How to design management dashboards

The number of app installs of SlideMagic 2.0 is still small, but the graph has a similar shape as the exponential graphs we all have gotten used to over the past weeks.

Modern analytics tools allow you to track literally everything under the sun in your app and/or web site. Instant information overload supported by colourful graphs that look good, but don’t say much. This overload of data is similar to the ones I would encounter as a consultant at McKinsey. And now, 15+ years later, I find myself following a similar approach to making sense of it for my own app.

Most case examples about analytics are built for established apps and web sites with huge customer flows you can micro analyse whether the check out button should br green or red. SlideMagic is not there yet.

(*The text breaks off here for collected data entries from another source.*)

File: src/rtl/circ_setup_src.sv
module circ_setup_src #(
  parameter int DW      = 16,
  parameter int AW      = 8,
  parameter int LW      = 4,
  parameter int BACKOFF = 8,
  parameter int RW      = 4
) (
  input  logic          clk,
  input  logic          rst_n,
  input  logic          req_valid,
  output logic          req_ready,
  input  logic [AW-1:0] req_dest,
  input  logic [LW-1:0] req_len,
  input  logic          dat_valid,
  output logic          dat_ready,
  input  logic [DW-1:0] dat_word,
  output logic [DW-1:0] fwd_data,
  output logic          fwd_frame,
  input  logic [1:0]    rev_ctrl,
  output logic          done,
  output logic [RW-1:0] retry_cnt
);

  localparam int BOW = $clog2(BACKOFF + 1);
  localparam int PAD = DW - 2 - LW - AW;
  localparam logic [1:0] REV_ACK  = 2'b01;
  localparam logic [1:0] REV_NACK = 2'b10;
  localparam logic [DW-1:0] TEAR_WORD = {2'b11, {(DW-2){1'b0}}};

  typedef enum logic [2:0] {S_IDLE, S_REQ, S_WAIT, S_BACK, S_XFER, S_TEAR} st_t;

  st_t            st;
  logic [AW-1:0]  dest_q;
  logic [LW-1:0]  len_q;
  logic [LW-1:0]  left_q;
  logic [BOW-1:0] bo_q;

  wire            take     = req_valid && req_ready;
  wire [DW-1:0]   req_word = {2'b01, {PAD{1'b0}}, len_q, dest_q};

  assign req_ready = (st == S_IDLE);
  assign dat_ready = (st == S_XFER);
  assign fwd_frame = (st == S_REQ) || (st == S_TEAR) || (st == S_XFER && dat_valid);
  assign fwd_data  = (st == S_REQ)  ? req_word  :
                     (st == S_TEAR) ? TEAR_WORD :
                     (st == S_XFER && dat_valid) ? dat_word : '0;

  always_ff @(posedge clk) begin
    if (!rst_n) begin
      st        <= S_IDLE;
      dest_q    <= '0;
      len_q     <= '0;
      left_q    <= '0;
      bo_q      <= '0;
      retry_cnt <= '0;
      done      <= 1'b0;
    end else begin
      done <= 1'b0;
      case (st)
        S_IDLE: if (take) begin
          dest_q    <= req_dest;
          len_q     <= req_len;
          retry_cnt <= '0;
          st        <= S_REQ;
        end
        S_REQ: st <= S_WAIT;
        S_WAIT: begin
          if (rev_ctrl == REV_ACK) begin
            left_q <= len_q;
            st     <= (len_q == '0) ? S_TEAR : S_XFER;
          end else if (rev_ctrl == REV_NACK) begin
            bo_q <= BOW'(BACKOFF - 1);
            if (retry_cnt != '1) retry_cnt <= retry_cnt + 1'b1;
            st <= S_BACK;
          end
        end
        S_BACK: begin
          if (bo_q == '0) st <= S_REQ;
          else bo_q <= bo_q - 1'b1;
        end
        S_XFER: if (dat_valid) begin
          left_q <= left_q - 1'b1;
          if (left_q == LW'(1)) st <= S_TEAR;
        end
        S_TEAR: begin
          done <= 1'b1;
          st   <= S_IDLE;
        end
        default: st <= S_IDLE;
      endcase
    end
  end

  assert_done_pulse_R8: assert property (@(posedge clk) disable iff (!rst_n)
    done |=> !done);
  assert_tear_then_done_R8: assert property (@(posedge clk) disable iff (!rst_n)
    (st == S_TEAR) |=> (done && req_ready));
  assert_xfer_after_ack_R3: assert property (@(posedge clk) disable iff (!rst_n)
    $rose(dat_ready) |-> ($past(rev_ctrl) == REV_ACK));
  assert_quiet_after_nack_R4: assert property (@(posedge clk) disable iff (!rst_n)
    (st == S_WAIT && rev_ctrl == REV_NACK) |=> (!fwd_frame && !dat_ready));
  assert_retry_step_R5: assert property (@(posedge clk) disable iff (!rst_n)
    !$stable(retry_cnt) |-> (retry_cnt == '0 || retry_cnt == $past(retry_cnt) + 1'b1));
  assert_req_framed_R2: assert property (@(posedge clk) disable iff (!rst_n)
    take |=> (fwd_frame && fwd_data[DW-1 -: 2] == 2'b01 && !req_ready));
  assert_no_underflow_R6: assert property (@(posedge clk) disable iff (!rst_n)
    dat_ready |-> (left_q != '0));

endmodule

  • I find myself going through a certain cycle. It starts with a basic question, “how many people did actually install the app”, which results in a daily manual routine to find the latest number, which then gets translated into a proper query in an analytics app. I check whether my analytics tool is consistent with the numbers I can dig out of my own server. Slowly, slowly, I get a sense of how the app behaves with a consistent set of data that I can recognise.
  • Slowly, slowly, I start adding more questions to the picture, and make sure that I keep a picture of how they relate.
  • Each factor has a specific visualisation: some are lines, some are bars, some uniques, some totals, some cumulative, you need to play around with it.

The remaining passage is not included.